Although there were still certainly parts of wartime life that women were kept out of, Lee also demonstrates the ways in which women stepped up during the war, taking over men's jobs and shifting the script on what post-war world would look like, seeing as many women did not want to go back to a solely domestic life.
Before leaving for France, Lee is keen to document the ways in which women stepped into the workforce, and documents women's efforts on the frontlines (including flying bomber planes) when she arrives as a correspondent.
Alongside the horrors of combat, Lee doesn't shy away from the reality of violence against women and girls during wartime. Lee discovers a woman being raped by an American soldier on the streets of Paris, and fights to stop him, giving the woman her knife telling her to “chop it off” if she is attacked again.
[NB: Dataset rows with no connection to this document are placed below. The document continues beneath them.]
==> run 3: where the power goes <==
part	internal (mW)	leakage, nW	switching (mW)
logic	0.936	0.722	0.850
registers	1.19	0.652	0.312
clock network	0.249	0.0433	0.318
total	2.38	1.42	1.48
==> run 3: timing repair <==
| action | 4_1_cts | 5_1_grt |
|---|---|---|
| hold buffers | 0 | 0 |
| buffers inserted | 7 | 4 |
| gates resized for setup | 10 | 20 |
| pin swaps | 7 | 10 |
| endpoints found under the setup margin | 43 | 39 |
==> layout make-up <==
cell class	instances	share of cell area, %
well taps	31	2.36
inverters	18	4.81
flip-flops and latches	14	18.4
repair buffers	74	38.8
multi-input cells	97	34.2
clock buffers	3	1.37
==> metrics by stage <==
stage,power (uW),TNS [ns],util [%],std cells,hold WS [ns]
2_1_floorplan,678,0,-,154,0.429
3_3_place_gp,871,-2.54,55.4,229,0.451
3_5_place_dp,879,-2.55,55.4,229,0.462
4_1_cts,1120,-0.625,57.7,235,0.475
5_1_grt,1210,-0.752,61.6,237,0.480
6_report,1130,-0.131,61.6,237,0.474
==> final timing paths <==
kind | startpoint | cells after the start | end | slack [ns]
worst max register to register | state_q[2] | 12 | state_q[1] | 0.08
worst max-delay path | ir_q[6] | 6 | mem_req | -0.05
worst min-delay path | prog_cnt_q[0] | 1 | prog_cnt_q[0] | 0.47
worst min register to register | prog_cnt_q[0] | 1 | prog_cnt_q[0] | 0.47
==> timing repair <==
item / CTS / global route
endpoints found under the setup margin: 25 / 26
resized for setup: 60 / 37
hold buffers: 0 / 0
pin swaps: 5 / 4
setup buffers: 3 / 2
==> src/rtl/mem_port_arbiter.sv <==
// rtl/mem_port_arbiter.sv - single-port RAM arbiter between instruction fetch and data memory
module mem_port_arbiter
  import mem_port_arbiter_pkg::*;
#(
  parameter int unsigned STARVE_MAX = STARVE_MAX_DEFAULT
) (
  input  logic        clk,
  input  logic        rst,
  input  logic        if_req,
  input  logic [31:0] if_addr,
  input  logic        if_flush,
  output logic [31:0] if_rdata,
  output logic        if_valid,
  output logic        if_stall,
  input  logic        dm_req,
  input  logic        dm_we,
  input  logic [31:0] dm_addr,
  input  logic [31:0] dm_wdata,
  output logic [31:0] dm_rdata,
  output logic        dm_valid,
  output logic        dm_stall,
  output logic        ram_en,
  output logic        ram_we,
  output logic [31:0] ram_addr,
  output logic [31:0] ram_wdata,
  input  logic [31:0] ram_rdata
);

  localparam int unsigned SW = cnt_width(STARVE_MAX);
  localparam logic [SW-1:0] STARVE_V = SW'(STARVE_MAX);

  arb_state_t    state;
  arb_state_t    state_next;
  logic [SW-1:0] starve_cnt;
  logic          if_resp;
  logic          dm_resp;
  logic          if_elig;
  logic          dm_elig;
  logic          grant_if;
  logic          grant_dm;

  // A requester whose response is on the bus this cycle sits out arbitration,
  // which lets the other side take the RAM back-to-back
  assign if_resp  = (state == RESP_IF);
  assign dm_resp  = (state == RESP_DM_RD) || (state == RESP_DM_WR);
  assign if_elig  = ~rst & if_req & ~if_resp;
  assign dm_elig  = ~rst & dm_req & ~dm_resp;
  assign grant_if = if_elig & (~dm_elig | (starve_cnt == STARVE_V));
  assign grant_dm = dm_elig & ~grant_if;

  starve_counter #(.MAX(STARVE_MAX)) u_starve (
    .clk   (clk),
    .rst   (rst),
    .inc   (if_elig & ~grant_if),
    .clr   (grant_if),
    .count (starve_cnt)
  );

  // State register: remembers which response is due next cycle
  always_ff @(posedge clk) begin
    if (rst) begin
      state <= IDLE;
    end else begin
      state <= state_next;
    end
  end

  // Next state follows the grant issued this cycle
  always_comb begin
    state_next = IDLE;
    if (grant_if) begin
      state_next = RESP_IF;
    end else if (grant_dm) begin
      state_next = dm_we ? RESP_DM_WR : RESP_DM_RD;
    end
  end

  // RAM strobe and payload come from the granted requester, all zero when idle
  always_comb begin
    ram_en    = 1'b0;
    ram_we    = 1'b0;
    ram_addr  = '0;
    ram_wdata = '0;
    if (grant_if) begin
      ram_en   = 1'b1;
      ram_addr = if_addr;
    end else if (grant_dm) begin
      ram_en    = 1'b1;
      ram_we    = dm_we;
      ram_addr  = dm_addr;
      ram_wdata = dm_wdata;
    end
  end

  // Response outputs; a flush drops the fetch response that is due this cycle
  always_comb begin
    if_valid = 1'b0;
    if_rdata = '0;
    dm_valid = 1'b0;
    dm_rdata = '0;
    if (!rst) begin
      unique case (state)
        RESP_IF: begin
          if (!if_flush) begin
            if_valid = 1'b1;
            if_rdata = ram_rdata;
          end
        end
        RESP_DM_RD: begin
          dm_valid = 1'b1;
          dm_rdata = ram_rdata;
        end
        RESP_DM_WR: begin
          dm_valid = 1'b1;
        end
        default: begin
        end
      endcase
    end
  end

  assign if_stall = ~rst & if_req & ~if_valid;
  assign dm_stall = ~rst & dm_req & ~dm_valid;

endmodule

==> config.mk <==
export PLATFORM = sky130hd
export DESIGN_NAME = mem_port_arbiter
export DESIGN_NICKNAME = d
export VERILOG_FILES = /design/src/rtl/mem_port_arbiter_pkg.sv /design/src/rtl/mem_port_arbiter_starve_counter.sv /design/src/rtl/mem_port_arbiter.sv
export SDC_FILE = /design/constraint.sdc
export NUM_CORES = 1
export LEC_CHECK = 0
export CAP_MARGIN = 30
export CORE_AREA = 5 5 102 104
export CTS_BUF_LIST = sky130_fd_sc_hd__clkbuf_8
export DETAILED_ROUTE_END_ITERATION = 7
export DIE_AREA = 0 0 107 109
export GPL_TIMING_DRIVEN = 1
export PLACE_DENSITY_LB_ADDON = 0.2
export SLEW_MARGIN = 20
export SYNTH_ARGS = -nofsm -noshare
export SYNTH_HDL_FRONTEND = slang
export SYNTH_SLANG_ARGS = --single-unit
==> constraint.sdc <==
create_clock -name clk -period 3.4 [get_ports clk]
set_input_delay 0.68 -clock clk [delete_from_list [all_inputs] [get_ports clk]]
set_output_delay 0.68 -clock clk [all_outputs]
set_load 0.01 [all_outputs]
We also see the relentless cruelty of war play out against a French woman who is manipulated by a German solider into giving information. She tells Lee that the solider told her that he loved her, and seems devastated by her mistake. But others are cruel in their response, with male soldiers being dismissive of her plight, and an angry mob eventually shaving her head in the street as punishment. It depicts a harsh reality of the violence women faced, even if they weren't on the battlefield themselves.
Kate's and director Ellen Kuras' sole mission was lifting Lee “out of the male gaze”, particularly when it came to filming nude scenes.
Both women have spoken about the importance of Lee not being sexualised or objectified, with Kate refusing to sit differently to hide “belly rolls” while wearing a bikini, and when it came to that scene of her bathing in Hitler's bathtub, it was crucial to Kate that “at no point in our story could we allow for her to be naked on anyone else's terms but her own”, stressing the importance of a middle-aged woman feeling free with herself.
It took almost a decade to bring Lee's story to the screen, due to Kate's commitment to bringing the nuances and realities of the photographer's complicated life to the screen, as well as actor strikes, Covid-related breaks and struggles to secure funding.
At one rather dire stage in the production process, Kate paid the Lee crew's salary for two weeks in order to keep things going. This commitment to bringing Lee's life to screen shows the incredible hard work and sacrifice that went into championing a woman's story.
The production notes for the film read: “there was no question that it would be a woman who would direct this film”. There were many reasons for this, not least because many potential (often male) investors had asked why a woman like Lee was likeable, and why the film needed to be made – proving with their ignorance exactly why it needed to be made. A woman needed to tell this story.
Kate hired Ellen Kuras, a cinematographer, to make her directorial debut – another example of this film creating opportunities for women to tell stories.
On Elizabeth Day's How To Fail podcast, Kate also opened up about her own reservations about directing herself, or even leading a film in that way, but how her experiences making Lee made her realise how she needed to lead in order to “change the culture” of male-dominated Hollywood.
“The more I’m not doing it, now with the need to change the culture, the more I feel like I’m actually letting down other women by not doing it,” she said.
Throughout the film, Kate portrays Lee as passionately committed to telling stories of the war and other women's lives. Her motivation to do so is intrinsically linked, we discover, to Lee's own abuse she faced as a child. She was shamed at a young age and unable to speak out about her own story, so felt compelled to speak out for others.
If that's not a feminist championing of those who need a voice, we don't know what is.